TASK INSTRUCTIONS = Below are records; transcribe each one exactly.

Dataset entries
++++++
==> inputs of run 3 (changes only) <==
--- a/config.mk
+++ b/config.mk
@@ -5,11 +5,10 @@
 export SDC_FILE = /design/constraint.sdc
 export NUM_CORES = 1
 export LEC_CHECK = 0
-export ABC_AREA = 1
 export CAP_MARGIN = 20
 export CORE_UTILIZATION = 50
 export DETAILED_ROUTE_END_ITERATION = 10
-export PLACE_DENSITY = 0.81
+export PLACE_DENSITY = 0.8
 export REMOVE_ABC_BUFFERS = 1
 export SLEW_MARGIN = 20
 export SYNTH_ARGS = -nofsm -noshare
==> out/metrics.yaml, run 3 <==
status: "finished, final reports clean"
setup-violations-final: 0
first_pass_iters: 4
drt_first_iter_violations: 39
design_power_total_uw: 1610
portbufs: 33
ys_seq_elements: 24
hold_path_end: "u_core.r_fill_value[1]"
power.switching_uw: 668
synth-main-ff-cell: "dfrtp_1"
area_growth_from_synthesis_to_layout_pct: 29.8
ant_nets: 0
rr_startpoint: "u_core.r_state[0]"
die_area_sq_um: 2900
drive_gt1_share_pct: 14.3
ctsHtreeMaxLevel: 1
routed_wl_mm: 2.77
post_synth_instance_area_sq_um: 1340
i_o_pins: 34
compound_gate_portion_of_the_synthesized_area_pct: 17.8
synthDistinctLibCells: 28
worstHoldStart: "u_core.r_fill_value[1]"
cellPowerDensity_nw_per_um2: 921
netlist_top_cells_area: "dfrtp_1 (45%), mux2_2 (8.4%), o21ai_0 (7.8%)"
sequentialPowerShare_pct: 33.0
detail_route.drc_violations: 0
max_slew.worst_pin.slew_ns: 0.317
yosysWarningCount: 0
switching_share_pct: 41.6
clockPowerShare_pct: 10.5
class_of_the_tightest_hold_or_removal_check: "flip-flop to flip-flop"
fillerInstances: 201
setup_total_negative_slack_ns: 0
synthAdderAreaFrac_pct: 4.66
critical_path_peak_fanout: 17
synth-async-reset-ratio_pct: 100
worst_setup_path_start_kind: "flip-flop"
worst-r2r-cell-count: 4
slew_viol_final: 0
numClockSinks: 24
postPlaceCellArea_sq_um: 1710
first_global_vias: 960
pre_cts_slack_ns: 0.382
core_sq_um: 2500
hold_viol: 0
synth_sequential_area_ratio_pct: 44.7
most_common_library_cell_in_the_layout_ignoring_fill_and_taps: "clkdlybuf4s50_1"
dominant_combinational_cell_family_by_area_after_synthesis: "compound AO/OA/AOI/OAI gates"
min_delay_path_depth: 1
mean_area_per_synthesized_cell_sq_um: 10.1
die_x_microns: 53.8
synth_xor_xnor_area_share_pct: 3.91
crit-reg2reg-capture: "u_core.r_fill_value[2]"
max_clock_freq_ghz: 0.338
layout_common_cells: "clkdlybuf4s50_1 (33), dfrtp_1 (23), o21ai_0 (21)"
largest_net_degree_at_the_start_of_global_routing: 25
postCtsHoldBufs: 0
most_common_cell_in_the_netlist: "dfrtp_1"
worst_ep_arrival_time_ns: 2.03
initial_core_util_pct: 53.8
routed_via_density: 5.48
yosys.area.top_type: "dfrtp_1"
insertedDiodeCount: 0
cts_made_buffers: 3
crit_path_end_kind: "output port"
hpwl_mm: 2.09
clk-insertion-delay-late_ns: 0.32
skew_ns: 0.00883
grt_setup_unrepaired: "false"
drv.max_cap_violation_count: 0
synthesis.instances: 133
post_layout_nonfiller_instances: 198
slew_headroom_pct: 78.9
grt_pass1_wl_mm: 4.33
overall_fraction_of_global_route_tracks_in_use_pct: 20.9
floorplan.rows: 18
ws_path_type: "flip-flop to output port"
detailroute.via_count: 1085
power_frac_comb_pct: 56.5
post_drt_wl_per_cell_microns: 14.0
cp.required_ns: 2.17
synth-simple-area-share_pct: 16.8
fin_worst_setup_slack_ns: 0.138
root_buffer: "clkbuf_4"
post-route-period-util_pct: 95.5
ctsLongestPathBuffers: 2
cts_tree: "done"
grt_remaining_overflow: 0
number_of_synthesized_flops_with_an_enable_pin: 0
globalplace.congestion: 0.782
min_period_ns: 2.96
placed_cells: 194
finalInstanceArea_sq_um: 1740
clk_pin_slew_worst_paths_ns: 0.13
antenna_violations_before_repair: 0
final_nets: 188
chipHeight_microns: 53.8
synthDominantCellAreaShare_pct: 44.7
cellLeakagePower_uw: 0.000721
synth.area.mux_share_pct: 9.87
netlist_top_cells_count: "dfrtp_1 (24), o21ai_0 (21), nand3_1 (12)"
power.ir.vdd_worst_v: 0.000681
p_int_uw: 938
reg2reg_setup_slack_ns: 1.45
++++++
ANSWER TO THIS TASK =
==> inputs of run 3 (changes only) <==
--- a/config.mk
+++ b/config.mk
@@ -5,11 +5,10 @@
 export SDC_FILE = /design/constraint.sdc
 export NUM_CORES = 1
 export LEC_CHECK = 0
-export ABC_AREA = 1
 export CAP_MARGIN = 20
 export CORE_UTILIZATION = 50
 export DETAILED_ROUTE_END_ITERATION = 10
-export PLACE_DENSITY = 0.81
+export PLACE_DENSITY = 0.8
 export REMOVE_ABC_BUFFERS = 1
 export SLEW_MARGIN = 20
 export SYNTH_ARGS = -nofsm -noshare
==> out/metrics.yaml, run 3 <==
status: "finished, final reports clean"
setup-violations-final: 0
first_pass_iters: 4
drt_first_iter_violations: 39
design_power_total_uw: 1610
portbufs: 33
ys_seq_elements: 24
hold_path_end: "u_core.r_fill_value[1]"
power.switching_uw: 668
synth-main-ff-cell: "dfrtp_1"
area_growth_from_synthesis_to_layout_pct: 29.8
ant_nets: 0
rr_startpoint: "u_core.r_state[0]"
die_area_sq_um: 2900
drive_gt1_share_pct: 14.3
ctsHtreeMaxLevel: 1
routed_wl_mm: 2.77
post_synth_instance_area_sq_um: 1340
i_o_pins: 34
compound_gate_portion_of_the_synthesized_area_pct: 17.8
synthDistinctLibCells: 28
worstHoldStart: "u_core.r_fill_value[1]"
cellPowerDensity_nw_per_um2: 921
netlist_top_cells_area: "dfrtp_1 (45%), mux2_2 (8.4%), o21ai_0 (7.8%)"
sequentialPowerShare_pct: 33.0
detail_route.drc_violations: 0
max_slew.worst_pin.slew_ns: 0.317
yosysWarningCount: 0
switching_share_pct: 41.6
clockPowerShare_pct: 10.5
class_of_the_tightest_hold_or_removal_check: "flip-flop to flip-flop"
fillerInstances: 201
setup_total_negative_slack_ns: 0
synthAdderAreaFrac_pct: 4.66
critical_path_peak_fanout: 17
synth-async-reset-ratio_pct: 100
worst_setup_path_start_kind: "flip-flop"
worst-r2r-cell-count: 4
slew_viol_final: 0
numClockSinks: 24
postPlaceCellArea_sq_um: 1710
first_global_vias: 960
pre_cts_slack_ns: 0.382
core_sq_um: 2500
hold_viol: 0
synth_sequential_area_ratio_pct: 44.7
most_common_library_cell_in_the_layout_ignoring_fill_and_taps: "clkdlybuf4s50_1"
dominant_combinational_cell_family_by_area_after_synthesis: "compound AO/OA/AOI/OAI gates"
min_delay_path_depth: 1
mean_area_per_synthesized_cell_sq_um: 10.1
die_x_microns: 53.8
synth_xor_xnor_area_share_pct: 3.91
crit-reg2reg-capture: "u_core.r_fill_value[2]"
max_clock_freq_ghz: 0.338
layout_common_cells: "clkdlybuf4s50_1 (33), dfrtp_1 (23), o21ai_0 (21)"
largest_net_degree_at_the_start_of_global_routing: 25
postCtsHoldBufs: 0
most_common_cell_in_the_netlist: "dfrtp_1"
worst_ep_arrival_time_ns: 2.03
initial_core_util_pct: 53.8
routed_via_density: 5.48
yosys.area.top_type: "dfrtp_1"
insertedDiodeCount: 0
cts_made_buffers: 3
crit_path_end_kind: "output port"
hpwl_mm: 2.09
clk-insertion-delay-late_ns: 0.32
skew_ns: 0.00883
grt_setup_unrepaired: "false"
drv.max_cap_violation_count: 0
synthesis.instances: 133
post_layout_nonfiller_instances: 198
slew_headroom_pct: 78.9
grt_pass1_wl_mm: 4.33
overall_fraction_of_global_route_tracks_in_use_pct: 20.9
floorplan.rows: 18
ws_path_type: "flip-flop to output port"
detailroute.via_count: 1085
power_frac_comb_pct: 56.5
post_drt_wl_per_cell_microns: 14.0
cp.required_ns: 2.17
synth-simple-area-share_pct: 16.8
fin_worst_setup_slack_ns: 0.138
root_buffer: "clkbuf_4"
post-route-period-util_pct: 95.5
ctsLongestPathBuffers: 2
cts_tree: "done"
grt_remaining_overflow: 0
number_of_synthesized_flops_with_an_enable_pin: 0
globalplace.congestion: 0.782
min_period_ns: 2.96
placed_cells: 194
finalInstanceArea_sq_um: 1740
clk_pin_slew_worst_paths_ns: 0.13
antenna_violations_before_repair: 0
final_nets: 188
chipHeight_microns: 53.8
synthDominantCellAreaShare_pct: 44.7
cellLeakagePower_uw: 0.000721
synth.area.mux_share_pct: 9.87
netlist_top_cells_count: "dfrtp_1 (24), o21ai_0 (21), nand3_1 (12)"
power.ir.vdd_worst_v: 0.000681
p_int_uw: 938
reg2reg_setup_slack_ns: 1.45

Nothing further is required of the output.